Albers: The main goals we set out were to start focusing on the new technologies that are facing our industry, which we clearly have. As for organizing, I say that organizing (Comedy Central's) "The Daily Show With Jon Stewart" was huge for both of us.

THR: Why has reality television been so hard to organize for the WGA?
Verrone: You've got six conglomerates with very deep pockets and a business model that's designed to make television as quickly and as cheaply as possible. And it's designed to make the writing seem like there isn't any writing. So, we've had to not only activate the individuals doing that writing but also make the companies aware that those people want something that isn't in the business model -- and are entitled to it -- and that the Writers Guild is the entity that should be helping them to get it.

THR: Is the push to organize that area essentially over?

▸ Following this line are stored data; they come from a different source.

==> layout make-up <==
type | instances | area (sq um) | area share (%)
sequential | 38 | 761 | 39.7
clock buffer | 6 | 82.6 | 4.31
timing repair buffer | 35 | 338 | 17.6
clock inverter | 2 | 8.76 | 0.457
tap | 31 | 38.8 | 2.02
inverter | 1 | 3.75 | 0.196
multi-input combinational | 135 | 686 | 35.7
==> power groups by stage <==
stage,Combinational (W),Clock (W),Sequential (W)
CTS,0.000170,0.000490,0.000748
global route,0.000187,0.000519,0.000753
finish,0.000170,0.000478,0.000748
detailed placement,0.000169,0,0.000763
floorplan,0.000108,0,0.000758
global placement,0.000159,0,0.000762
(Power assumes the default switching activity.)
===== src/rtl/mem_sram_ctrl.sv =====
// MEM-stage controller for a 16-bit asynchronous SRAM: every 32-bit load or
// store becomes two halfword accesses (low half, then high half).
//
// state | meaning
// IDLE  | no access; a request is latched and the access starts next cycle
// LO    | low halfword access, WAIT_CYCLES cycles
// HI    | high halfword access, WAIT_CYCLES cycles
// DONE  | single cycle with ready high; rdata already holds the load result
module mem_sram_ctrl #(
    parameter int          WAIT_CYCLES = 4,
    parameter logic [31:0] BASE_ADDR   = 32'd1024,
    parameter int          ADDR_W      = 18
) (
    input  logic              clk,
    input  logic              rst,
    input  logic              MEM_R_EN,
    input  logic              MEM_W_EN,
    input  logic [31:0]       address,
    input  logic [31:0]       wdata,
    output logic [31:0]       rdata,
    output logic              ready,
    output logic [ADDR_W-1:0] sram_addr,
    output logic [15:0]       sram_dq_out,
    input  logic [15:0]       sram_dq_in,
    output logic              sram_dq_oe,
    output logic              sram_we_n
);

    typedef enum logic [1:0] {
        S_IDLE,
        S_LO,
        S_HI,
        S_DONE
    } state_t;

    localparam logic [3:0] CNT_LAST = 4'(WAIT_CYCLES - 1);

    state_t            state;
    state_t            state_nxt;
    logic [3:0]        cnt;
    logic [3:0]        cnt_nxt;
    logic              req;
    logic              phase_end;
    logic              in_phase;
    logic              op_write;
    logic [15:0]       wdata_hi;
    logic [ADDR_W-2:0] word_idx;
    logic [ADDR_W-2:0] word_new;
    logic [15:0]       lo_buf;
    logic [31:0]       offset;
    logic              unused_offset_bits;

    assign req       = MEM_R_EN | MEM_W_EN;
    assign phase_end = (cnt == CNT_LAST);
    assign in_phase  = (state == S_LO) || (state == S_HI);

    // Addresses below BASE_ADDR simply wrap; the dropped bits carry no error.
    assign offset             = address - BASE_ADDR;
    assign word_new           = offset[ADDR_W:2];
    assign unused_offset_bits = ^{offset[31:ADDR_W+1], offset[1:0]};

    always_ff @(posedge clk or negedge rst) begin
        if (!rst) begin
            state <= S_IDLE;
            cnt   <= 4'd0;
        end else begin
            state <= state_nxt;
            cnt   <= cnt_nxt;
        end
    end

    always_comb begin
        state_nxt = state;
        cnt_nxt   = cnt;
        ready     = 1'b0;
        case (state)
            S_IDLE: begin
                ready   = ~req;
                cnt_nxt = 4'd0;
                if (req) begin
                    state_nxt = S_LO;
                end
            end
            S_LO: begin
                if (phase_end) begin
                    state_nxt = S_HI;
                    cnt_nxt   = 4'd0;
                end else begin
                    cnt_nxt = cnt + 4'd1;
                end
            end
            S_HI: begin
                if (phase_end) begin
                    state_nxt = S_DONE;
                    cnt_nxt   = 4'd0;
                end else begin
                    cnt_nxt = cnt + 4'd1;
                end
            end
            S_DONE: begin
                ready     = 1'b1;
                state_nxt = S_IDLE;
                cnt_nxt   = 4'd0;
            end
            default: begin
                state_nxt = S_IDLE;
                cnt_nxt   = 4'd0;
            end
        endcase
    end

    // Strobe is released on the last cycle of each phase so the address
    // never moves while WE is active.
    assign sram_dq_oe = in_phase & op_write;
    assign sram_we_n  = ~(in_phase & op_write & (cnt < CNT_LAST));

    always_ff @(posedge clk or negedge rst) begin
        if (!rst) begin
            op_write    <= 1'b0;
            wdata_hi    <= 16'd0;
            word_idx    <= '0;
            lo_buf      <= 16'd0;
            rdata       <= 32'd0;
            sram_addr   <= '0;
            sram_dq_out <= 16'd0;
        end else begin
            case (state)
                S_IDLE: begin
                    if (req) begin
                        op_write  <= MEM_W_EN;
                        wdata_hi  <= wdata[31:16];
                        word_idx  <= word_new;
                        sram_addr <= {word_new, 1'b0};
                        if (MEM_W_EN) begin
                            sram_dq_out <= wdata[15:0];
                        end
                    end
                end
                S_LO: begin
                    if (phase_end) begin
                        sram_addr <= {word_idx, 1'b1};
                        if (op_write) begin
                            sram_dq_out <= wdata_hi;
                        end else begin
                            lo_buf <= sram_dq_in;
                        end
                    end
                end
                S_HI: begin
                    if (phase_end && !op_write) begin
                        rdata <= {sram_dq_in, lo_buf};
                    end
                end
                default: begin
                end
            endcase
        end
    end

endmodule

Albers: The push isn't over because it's still a huge portion of the networks' schedules, and the writers working on these shows need to be treated fairly.

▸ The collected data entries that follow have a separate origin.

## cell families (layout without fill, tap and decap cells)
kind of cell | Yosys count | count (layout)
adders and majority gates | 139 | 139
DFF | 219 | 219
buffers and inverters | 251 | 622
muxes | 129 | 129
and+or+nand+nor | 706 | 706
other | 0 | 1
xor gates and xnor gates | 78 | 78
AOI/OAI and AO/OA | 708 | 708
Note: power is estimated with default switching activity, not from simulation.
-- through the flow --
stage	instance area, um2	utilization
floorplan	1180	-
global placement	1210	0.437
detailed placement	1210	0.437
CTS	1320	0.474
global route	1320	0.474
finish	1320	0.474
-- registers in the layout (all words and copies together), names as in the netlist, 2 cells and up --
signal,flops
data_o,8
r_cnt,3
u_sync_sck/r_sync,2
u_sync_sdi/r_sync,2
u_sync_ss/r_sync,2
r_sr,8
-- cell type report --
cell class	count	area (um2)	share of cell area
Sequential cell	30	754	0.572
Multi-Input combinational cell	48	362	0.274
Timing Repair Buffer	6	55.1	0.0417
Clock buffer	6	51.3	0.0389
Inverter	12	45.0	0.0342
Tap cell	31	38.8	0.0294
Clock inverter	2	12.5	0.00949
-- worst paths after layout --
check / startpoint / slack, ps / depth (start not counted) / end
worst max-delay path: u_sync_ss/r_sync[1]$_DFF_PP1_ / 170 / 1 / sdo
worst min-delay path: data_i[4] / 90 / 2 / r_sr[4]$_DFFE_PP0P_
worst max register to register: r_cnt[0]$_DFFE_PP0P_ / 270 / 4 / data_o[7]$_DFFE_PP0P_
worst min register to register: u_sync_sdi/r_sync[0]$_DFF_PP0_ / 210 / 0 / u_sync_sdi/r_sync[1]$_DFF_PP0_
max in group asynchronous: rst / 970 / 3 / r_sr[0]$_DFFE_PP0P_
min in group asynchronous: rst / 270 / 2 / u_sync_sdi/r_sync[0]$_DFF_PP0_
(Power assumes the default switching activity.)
### src/rtl/note_matcher_array.sv
// Multi-channel note matcher: edge-detects each player input and feeds an
// independent matcher channel per note lane.
// Ports:
//   clk, rst_n        clock, async active-low reset
//   flush             clear all channels (restart/seek)
//   song_time         current song time
//   note_in           raw per-channel player input level
//   meta_time         packed per-channel target times, channel i at [i*TIME_W +: TIME_W]
//   meta_available    per-channel target valid
//   meta_request      per-channel ready for a target
//   match_trigger/match_perfect/match_time  hit pulse, grade, latched hit time
//   miss_trigger, stray_trigger             miss and stray pulses
module note_matcher_array
  import note_match_pkg::*;
#(
  parameter int unsigned NUM_NOTES   = NUM_NOTES_DEF,
  parameter int unsigned TIME_W      = TIME_W_DEF,
  parameter int unsigned WIN_GOOD    = WIN_GOOD_DEF,
  parameter int unsigned WIN_PERFECT = WIN_PERFECT_DEF
) (
  input  logic                        clk,
  input  logic                        rst_n,
  input  logic                        flush,
  input  logic [TIME_W-1:0]           song_time,
  input  logic [NUM_NOTES-1:0]        note_in,
  input  logic [NUM_NOTES*TIME_W-1:0] meta_time,
  input  logic [NUM_NOTES-1:0]        meta_available,
  output logic [NUM_NOTES-1:0]        meta_request,
  output logic [NUM_NOTES-1:0]        match_trigger,
  output logic [NUM_NOTES-1:0]        match_perfect,
  output logic [NUM_NOTES*TIME_W-1:0] match_time,
  output logic [NUM_NOTES-1:0]        miss_trigger,
  output logic [NUM_NOTES-1:0]        stray_trigger
);

  logic [NUM_NOTES-1:0] note_prev_q, note_prev_d;
  logic [NUM_NOTES-1:0] note_edge_c;

  // Previous input level; deliberately untouched by flush so a held key
  // does not look like a fresh press after a seek.
  always_comb begin
    note_prev_d = note_in;
    note_edge_c = note_in & ~note_prev_q;
  end

  always_ff @(posedge clk or negedge rst_n) begin
    if (!rst_n) begin
      note_prev_q <= '0;
    end else begin
      note_prev_q <= note_prev_d;
    end
  end

  for (genvar i = 0; i < NUM_NOTES; i++) begin : g_ch
    note_match_channel #(
      .TIME_W      (TIME_W),
      .WIN_GOOD    (WIN_GOOD),
      .WIN_PERFECT (WIN_PERFECT)
    ) u_ch (
      .clk            (clk),
      .rst_n          (rst_n),
      .flush          (flush),
      .song_time      (song_time),
      .note_edge      (note_edge_c[i]),
      .meta_time      (meta_time[i*TIME_W +: TIME_W]),
      .meta_available (meta_available[i]),
      .meta_request   (meta_request[i]),
      .match_trigger  (match_trigger[i]),
      .match_perfect  (match_perfect[i]),
      .match_time     (match_time[i*TIME_W +: TIME_W]),
      .miss_trigger   (miss_trigger[i]),
      .stray_trigger  (stray_trigger[i])
    );
  end

endmodule
--- src/rtl/packet_gen_pkg.sv ---
// Shared definitions for the test packet generator.
// Latency: n/a (types and constants only).
// Backpressure: n/a.
package packet_gen_pkg;

  localparam int DW_DEFAULT      = 512;
  localparam int MAX_LEN_DEFAULT = 9600;

  typedef enum logic [1:0] {
    IDLE = 2'd0,
    SEND = 2'd1,
    GAP  = 2'd2
  } state_t;

endpackage

--- src/rtl/packet_gen_fill.sv ---
// Builds one beat of incrementing 16-bit pattern plus its byte enables.
// Latency: combinational.
// Backpressure: none; the caller decides when a beat is loaded.
module packet_gen_fill
  import packet_gen_pkg::*;
#(
  parameter int DW = DW_DEFAULT
) (
  input  logic [15:0]             word,
  input  logic                    last,
  input  logic [$clog2(DW/8):0]   last_bytes,
  output logic [DW-1:0]           tdata,
  output logic [DW/8-1:0]         tkeep
);

  localparam int BPB = DW / 8;
  localparam int WPB = DW / 16;
  localparam int LBW = $clog2(BPB) + 1;

  // Word k of the beat is base+k (wrapping); only the last beat trims TKEEP.
  always_comb begin
    tdata = '0;
    tkeep = '0;
    for (int k = 0; k < WPB; k++) begin
      tdata[16*k +: 16] = word + 16'(k);
    end
    for (int i = 0; i < BPB; i++) begin
      tkeep[i] = !last || (LBW'(i) < last_bytes);
    end
  end

endmodule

THR: You've said in the past that writers, directors and actors desire a voice in decisions involving product integration in film and TV projects. Would you agree there has been little evidence that studios and networks are willing to engage in such a dialogue?
Verrone: They've refused to engage in a dialogue, but there's certainly evidence that we've had success in getting people's attention, including in the European Union and with the advertising industry in this country. We suspect that has had an impact on the industry but not enough so that the companies want to bargain with us on the subject.

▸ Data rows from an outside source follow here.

--- config.mk ---
export PLATFORM = sky130hd
export DESIGN_NAME = vpu_sequencer
export DESIGN_NICKNAME = d
export VERILOG_FILES = /design/src/rtl/vpu_sequencer.sv
export SDC_FILE = /design/constraint.sdc
export NUM_CORES = 2
export LEC_CHECK = 0
export BUFFER_PORTS_ARGS = -buffer_cell sky130_fd_sc_hd__buf_2
export CORE_ASPECT_RATIO = 1.4
export CORE_MARGIN = 10
export CORE_UTILIZATION = 48
export DETAILED_ROUTE_END_ITERATION = 10
export PLACE_DENSITY_LB_ADDON = 0.2
export SLEW_MARGIN = 5
export SYNTH_ARGS = -nofsm -noshare
export SYNTH_HDL_FRONTEND = slang
export SYNTH_SLANG_ARGS = --single-unit
--- constraint.sdc ---
create_clock -name clk -period 4 [get_ports clk]
set_input_delay 0.8 -clock clk [delete_from_list [all_inputs] [get_ports clk]]
set_output_delay 0.8 -clock clk [all_outputs]
set_load 0.005 [all_outputs]
--- src/rtl/vpu_sequencer.sv ---
// Instruction sequencer for the 8-lane Q16.16 vector datapath: owns the vector
// register file, holds operands for an opcode-dependent time, writes results back.
module vpu_sequencer #(
    parameter int NUM_VREGS   = 8,
    parameter int EXEC_CYCLES = 1,
    parameter int DIV_CYCLES  = 4
) (
    input  logic             clk,
    input  logic             rst,
    input  logic             instr_valid,
    output logic             instr_ready,
    input  logic [2:0]       instr_op,
    input  logic [2:0]       instr_rd,
    input  logic [2:0]       instr_ra,
    input  logic [2:0]       instr_rb,
    input  logic [31:0]      instr_scalar,
    output logic [7:0][31:0] dp_vec_a,
    output logic [7:0][31:0] dp_vec_b,
    output logic [31:0]      dp_scalar,
    output logic [2:0]       dp_operation,
    input  logic [7:0][31:0] dp_result,
    input  logic             host_wr_en,
    input  logic [2:0]       host_wr_reg,
    input  logic [2:0]       host_wr_lane,
    input  logic [31:0]      host_wr_data,
    input  logic [2:0]       host_rd_reg,
    input  logic [2:0]       host_rd_lane,
    output logic [31:0]      host_rd_data,
    output logic             busy,
    output logic             done,
    output logic             err
);

    localparam int MAX_CYCLES = (DIV_CYCLES > EXEC_CYCLES) ? DIV_CYCLES : EXEC_CYCLES;
    localparam int CNT_W      = $clog2(MAX_CYCLES + 1);

    typedef enum logic [1:0] {
        IDLE = 2'd0,
        EXEC = 2'd1,
        WB   = 2'd2
    } state_t;

    state_t           state_r;
    logic [CNT_W-1:0] cnt_r;
    logic [2:0]       rd_r;
    logic [2:0]       ra_r;
    logic [2:0]       rb_r;
    logic [2:0]       dp_op_r;
    logic [31:0]      dp_scalar_r;
    logic             illegal_r;
    logic             busy_r;
    logic             done_r;
    logic             err_r;
    logic             err_defer_r;
    logic [31:0]      rf_r [NUM_VREGS][8];
    logic [31:0]      host_rd_data_r;

    logic             accept_s;
    logic             last_exec_s;
    logic             host_wr_ok_s;
    logic             host_busy_wr_s;

    assign instr_ready    = (state_r == IDLE) && !rst && !illegal_r;
    assign accept_s       = instr_valid && instr_ready;
    assign last_exec_s    = (state_r == EXEC) && (cnt_r == CNT_W'(1));
    assign host_wr_ok_s   = host_wr_en && (state_r == IDLE);
    assign host_busy_wr_s = host_wr_en && (state_r != IDLE);

    assign busy         = busy_r;
    assign done         = done_r;
    assign err          = err_r;
    assign dp_operation = dp_op_r;
    assign dp_scalar    = dp_scalar_r;
    assign host_rd_data = host_rd_data_r;

    // Control FSM: handshake, hold counter, done/err pulses and datapath opcode/scalar.
    always_ff @(posedge clk) begin
        if (rst) begin
            state_r     <= IDLE;
            cnt_r       <= '0;
            rd_r        <= 3'd0;
            ra_r        <= 3'd0;
            rb_r        <= 3'd0;
            dp_op_r     <= 3'b111;
            dp_scalar_r <= 32'd0;
            illegal_r   <= 1'b0;
            busy_r      <= 1'b0;
            done_r      <= 1'b0;
            err_r       <= 1'b0;
            err_defer_r <= 1'b0;
        end else begin
            done_r    <= 1'b0;
            illegal_r <= 1'b0;
            // A rejected host write landing on the done cycle is reported one cycle later.
            err_r       <= (host_busy_wr_s && !last_exec_s) || err_defer_r;
            err_defer_r <= host_busy_wr_s && last_exec_s;
            case (state_r)
                IDLE: begin
                    if (accept_s) begin
                        rd_r <= instr_rd;
                        ra_r <= instr_ra;
                        rb_r <= instr_rb;
                        if (instr_op >= 3'd5) begin
                            illegal_r <= 1'b1;
                            err_r     <= 1'b1;
                        end else begin
                            cnt_r       <= (instr_op == 3'b011) ? CNT_W'(DIV_CYCLES)
                                                                : CNT_W'(EXEC_CYCLES);
                            dp_op_r     <= instr_op;
                            dp_scalar_r <= instr_scalar;
                            busy_r      <= 1'b1;
                            state_r     <= EXEC;
                        end
                    end
                end
                EXEC: begin
                    cnt_r <= cnt_r - CNT_W'(1);
                    if (last_exec_s) begin
                        dp_op_r     <= 3'b111;
                        dp_scalar_r <= 32'd0;
                        done_r      <= 1'b1;
                        state_r     <= WB;
                    end
                end
                WB: begin
                    busy_r  <= 1'b0;
                    state_r <= IDLE;
                end
                default: begin
                    dp_op_r     <= 3'b111;
                    dp_scalar_r <= 32'd0;
                    busy_r      <= 1'b0;
                    state_r     <= IDLE;
                end
            endcase
        end
    end

    // Register file: write-back on the last EXEC edge, host writes only while idle.
    always_ff @(posedge clk) begin
        if (rst) begin
            for (int r = 0; r < NUM_VREGS; r++) begin
                for (int l = 0; l < 8; l++) begin
                    rf_r[r][l] <= 32'd0;
                end
            end
            host_rd_data_r <= 32'd0;
        end else begin
            host_rd_data_r <= rf_r[host_rd_reg][host_rd_lane];
            if (last_exec_s) begin
                for (int l = 0; l < 8; l++) begin
                    rf_r[rd_r][l] <= dp_result[l];
                end
            end else if (host_wr_ok_s) begin
                rf_r[host_wr_reg][host_wr_lane] <= host_wr_data;
            end
        end
    end

    // Operand vectors come straight from the register file while executing, zero otherwise.
    always_comb begin
        dp_vec_a = '0;
        dp_vec_b = '0;
        if (state_r == EXEC) begin
            for (int l = 0; l < 8; l++) begin
                dp_vec_a[l] = rf_r[ra_r][l];
                dp_vec_b[l] = rf_r[rb_r][l];
            end
        end else begin
            dp_vec_a = '0;
            dp_vec_b = '0;
        end
    end

endmodule

==> flow_summary.toml <==
[synth]
synth-adder-area-share_pct = 0.0284
synth_top_family_by_area = "multiplexers"
synth_edf_count = 2048
synth-compound-area-share_pct = 2.27
synth_ff_type = "edfxtp_1"
synth_top_cell_area_share_pct = 49.9
synth_seq_cells = 2140
synth.yosys.warnings = 0
synthTopCellsByArea = "edfxtp_1, mux4_2, nor2_1"
yosys.area.top_type = "edfxtp_1"
syn_nets = 9036
synthArstFlopShare_pct = 0
synth_cell_types = 54
ys_seq_area_share_pct = 51.4
yosys.area_share.simple_pct = 9.63
syn_inst = 8686
synth_area_um2 = 123000
syn_avg_cell_area_um2 = 14.2
synth_xor_area_share_pct = 0
synthMuxAreaShare_pct = 33.9

[timing]
setup_violations = 9
finalCritPeriodShare_pct = 102
maxSlewViolCount = 0
worst_slack_ns = -0.0713
worstMarginPinSlew_ns = 1.29
finalHoldViolCount = 0
whs_ns = 0.125
fmax_mhz = 246
relSlewSlack_pct = 13.6
period_minus_slack_ns = 4.07
skew_ns = 0.0824
finalSetupTns_ns = -0.200
rsz0062_at_grt = "yes"

[clock_tree]
clkTransAtPathRegs_ns = 0.06
clk_latency_ns = 0.93
cts_buffers = 220
cts_tree = "built"
clock_sinks = 2140
clockRootBuffer = "clkbuf_16"
cts.htree.levels = 4
clock_path_buffers = 4
hold_buffers = 0

[floorplan]
dieArea_um2 = 278000
ios = 931
fp.dieW_um = 448
rows = 220
die_y_um = 620
start_util_pct = 48.2
fp.coreArea_um2 = 256000

[cells_and_area]
layout.nets = 10054
finalInstanceArea_um2 = 144000
multiInputGateArea_um2 = 57300
regArea_um2 = 63400
fill_cells = 20677
layout-drive-gt1-share_pct = 37.6
area_growth_pct = 16.8
layout_common_cells = "nor2_1, edfxtp_1, mux4_2"
final_common_cell = "nor2_1"

[route]
wl_um = 563000
drt_iter0_markers = 15839
ant_nets = 0
viasPerCell = 7.16
dr.pass1.iters = 8
wire_per_inst_um = 42.4
dr_total_vias = 94971
post-route-drc-count = 0

[critical_path]
path_class = "reg2out"
cp_max_fo = 127
arrival_ns = 3.27
slowest_stage = "nor2_1"
worst-path-buf-inv = 2
cp-start-kind = "flop"
cpLargestDelayFamily = "simple AND/OR/NAND/NOR gates"
end_kind = "primary output"
cp.required_ns = 3.20
cp_slowest_stage_delay_ns = 0.81
worstPathCellList = "nand2b_4 > buf_12 > nor2_1 > buf_2"

[outcome]
outcome = "finished with violations"
failed_checks = "negative setup slack"

[placed_design]
hpwl_um = 390000
io_buffers = 930
postPlaceCellArea_um2 = 136000
place_congestion = 0.974
pre_cts_ws_ns = 0.0699

[global_routing]
grt_max_degree = 170
grt_usage_pct = 39.5
antenna_found_initial = 72
grt_first_pass_wirelength_um = 756000
grt_pass1_vias = 91654
grt_overflow = 0

[hold_path]
hold_class = "in2reg"

[flow_run]
drv_cap = 0

[pwr]
power_leakage_nw = 50.3
irDropWorstVdd_mv = 0.396
power_density_nw_per_um2 = 392
## flip-flops by register name (all words and copies together) (netlist names), named ones only
register and count:
rf_r 2048, dp_scalar 32, host_rd_data 32, cnt_r 3, dp_operation 3, ra_r 3, rb_r 3, rd_r 3
state_r 2, busy 1, done 1, err 1, err_defer_r 1, illegal_r 1
## power by group
group          total, W  switching (W)  internal, W
registers        0.0261       0.000732       0.0253
logic           0.00972        0.00597      0.00375
clock network    0.0207        0.00934       0.0114
## metrics by stage
step	util (%)	total power (W)	std cells
finish	56.3	0.0565	13260
global route	56.2	0.0574	13209
CTS	56.0	0.0560	13188
detailed placement	53.1	0.0357	12779
global placement	53.1	0.0355	12779
floorplan	-	0.0311	8686
## final cells by class
class	count	share of cell area, %
Antenna cell	56	0.0973
Clock buffer	262	3.99
Clock inverter	130	0.816
Inverter	9	0.0269
Multi-Input combinational cell	5736	39.8
Sequential cell	2140	44.0
Tap cell	3330	2.89
Timing Repair Buffer	1597	8.41
## worst min-delay path: cells and delay by family
family	cells	cell delay (ns)
buffers and inverters	1	0.07
AOI/OAI and AO/OA	1	0.06
and+or+nand+nor	1	0.07
## cell usage after synthesis, types with 4 or more instances
master,n
edfxtp_1,2048
o21ai_0,16
mux2i_1,612
a22oi_1,49
nand2_1,226
nor2_1,2643
nor2b_1,13
nand2b_1,74
or3_1,4
a211oi_1,7
clkbuf_1,439
buf_2,113
a21oi_1,306
nand3_1,29
o211ai_1,15
a32oi_1,13
buf_1,201
inv_1,7
a31oi_1,13
buf_4,44
and2_1,39
a221oi_1,8
and3_1,5
o221ai_1,10
o22ai_1,23
mux4_2,1575
mux2_2,22
dfxtp_1,92
## metal layers
layer	vias up	wire length (um)	global-route usage, %
li1	35871	-	-
met1	48517	170000	46.7
met2	8838	251000	58.7
met3	1677	84200	13.1
met4	68	57400	32.4
met5	-	434	0
## what timing repair did
action	4_1_cts	5_1_grt
endpoints found under the setup margin	238	84
setup buffers	13	13
cloned	4	3
resized for setup	80	61
## logic make-up after synthesis
family | Yosys count
muxes | 2209
DFF | 2140
and+or+nand+nor | 3046
buffers and inverters | 810
adders and majority gates | 3
AOI/OAI and AO/OA | 478
## final timing paths
kind | startpoint | endpoint | slack (ns) | cells past startpoint
max | state_r[0]$_SDFFE_PP0P_ | dp_vec_a[185] | -0.07 | 4
min | instr_scalar[19] | dp_scalar[19]$_SDFFE_PP0P_ | 0.13 | 3
max reg2reg | state_r[1]$_SDFFE_PP0P_ | rf_r[0][160]$_SDFFCE_PN0P_ | 0.41 | 5
min reg2reg | cnt_r[1]$_SDFFE_PP0P_ | cnt_r[1]$_SDFFE_PP0P_ | 0.46 | 2
Note: power is estimated with default switching activity, not from simulation.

THR: What are your chief goals for 2007?
Albers: I think it's more of the same, to be honest. The goals we've mentioned are huge, and we haven't really knocked any of them off the table yet. We've had some good successes, but we have a lot more work to do in all the areas, in keeping track of the new technologies and making sure we are being fairly compensated. And quite honestly, if we were able to pull off both of those tasks, we'd have a full year, and we'd feel pretty good about it looking back. That includes organizing things such as animation, which guild writers are basically responsible for across the board and still aren't sharing in enough of revenue.
Verrone: That remains our chief priority and is perhaps something we can solve in collective bargaining. But above and beyond it, (there also is) making sure all writers in the industry get the benefits that those of us who are lucky enough to work in primetime or on studio features are used to. So, becoming active with some of our sister unions on some of the issues such as media consolidation and media content (also is important).
Albers: Too often, we focus on the entertainment writers, but both of our unions are made up of quite a number of news writers as well. And our members at CBS and ABC have been without a contract for over a year without a raise. News is under attack as it is, and these are the people who are trying to maintain some integrity and report things in a fair way. I would say it's very important to both of us and to all of our entertainment writers that (the news writers) get a contract and are treated fairly as well.